24. A smartphone antenna module:

a magnetic sheet comprising a first magnetic sheet portion, a second magnetic sheet portion and a third magnetic sheet portion interposed between the first and second magnetic sheet portions,

a flexible PCB in form of a sheet having a thickness, the flexible PCB comprising a first coil antenna, a second coil antenna and a third coil antenna; and

a through hole formed through the thickness of the sheet of the flexible PCB such that the flexible PCB comprises a first PCB section, and a second PCB section located on an opposite side of the first PCB section across the through hole,

wherein, when viewed in a thickness direction of the flexible PCB, the first coil antenna comprises two or more coiled turns turning around the through hole, and the second coil antenna comprises two or more coiled turns turning around the first coil, antenna, the third coil antenna and the through hole,

wherein no electrical connection is formed between the first coil antenna and the second coil antenna within the flexible PCB, no electrical connection is formed between the third coil and the first coil antenna within the flexible PCB, and no electrical connection is formed between the third coil and the second coil antenna within the flexible PCB,

wherein the flexible PCB and the magnetic sheet are integrated in a single, flexible body, in which the flexible PCB and the magnetic sheet are arranged relative to each other such that: at least part of the third magnetic sheet portion passes the through hole, the first magnetic sheet portion is placed over the first PCB section and overlaps, when viewed in the thickness direction, a first coil portion of the first coil antenna formed in the first PCB section of the flexible PCB while not overlapping, when viewed in the thickness direction, a second coil portion of the first coil antenna formed in the second PCB section that is placed across the through hole, the second magnetic sheet portion is placed under the second PCB section and overlaps, when viewed in the thickness direction, the second coil portion of the first coil antenna formed in the second PCB section of the flexible PCB while not overlapping, when viewed in the thickness direction, the first coil portion of the first coil antenna formed in the first PCB section that is placed across the through hole, and the second magnetic sheet portion further overlaps, when viewed in the thickness direction, a second coil portion of the second coil antenna formed in the second PCB section while not overlapping, when viewed in the thickness direction, a first coil portion of the second coil antenna formed in the first PCB section that is placed across the through hole.

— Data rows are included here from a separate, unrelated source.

===== src/rtl/ttiab_pkg.sv =====
// Shared types and constants for the text to integer converter.
`timescale 1ns / 1ps

package ttiab_pkg;

  // Field and register widths.
  localparam int BYTE_W      = 8;
  localparam int DIGIT_W     = 4;
  localparam int BASE_W      = 5;
  localparam int VALUE_W     = 64;
  localparam int ALPHABET_W  = 128;
  localparam int CFG_IDX_W   = 2;
  localparam int QUEUE_DEPTH = 2;

  // Configuration register indexes.
  localparam logic [CFG_IDX_W-1:0] CFG_BASE_SIZE        = 2'd0;
  localparam logic [CFG_IDX_W-1:0] CFG_DIGIT_CHARS_LOW  = 2'd1;
  localparam logic [CFG_IDX_W-1:0] CFG_DIGIT_CHARS_HIGH = 2'd2;

  // Character codes.
  localparam logic [BYTE_W-1:0] CHAR_NUL   = 8'h00;
  localparam logic [BYTE_W-1:0] CHAR_TAB   = 8'h09;
  localparam logic [BYTE_W-1:0] CHAR_LF    = 8'h0A;
  localparam logic [BYTE_W-1:0] CHAR_VT    = 8'h0B;
  localparam logic [BYTE_W-1:0] CHAR_FF    = 8'h0C;
  localparam logic [BYTE_W-1:0] CHAR_CR    = 8'h0D;
  localparam logic [BYTE_W-1:0] CHAR_SPACE = 8'h20;
  localparam logic [BYTE_W-1:0] CHAR_PLUS  = 8'h2B;
  localparam logic [BYTE_W-1:0] CHAR_MINUS = 8'h2D;

  // One classified character as it travels from the front end to the back end.
  typedef struct packed {
    logic               space;
    logic               minus;
    logic               plus;
    logic               digit_ok;
    logic [DIGIT_W-1:0] digit;
    logic               last;
  } class_item_t;

  // Queue status seen by the top level.
  typedef struct packed {
    logic full;
    logic empty;
  } queue_stat_t;

endpackage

25. The smartphone antenna module of claim 24, wherein, when viewed in a thickness direction of the flexible PCB, the third coil antenna comprises more than one coiled turns encircling around the first coil antenna and the through hole.

26. A smartphone comprising:

a display module comprising a display surface;

the smartphone antenna module of claim 24; and

a rear wall facing away from the display surface and made of a non-magnetic material, wherein the magnetic sheet is arranged generally parallel to the rear wall.

27. The smartphone of claim 26, wherein the first coil antenna is connected to a first smartphone circuit and configured for magnetic secure transmission (MST) using a frequency range of 85-100 KHz, wherein the second coil antenna is connected to a second smartphone circuit and configured for near field communication (NFC) using 13.56 MHz, wherein the third coil antenna is connected to a third smartphone circuit and configured for wireless charging the smartphone.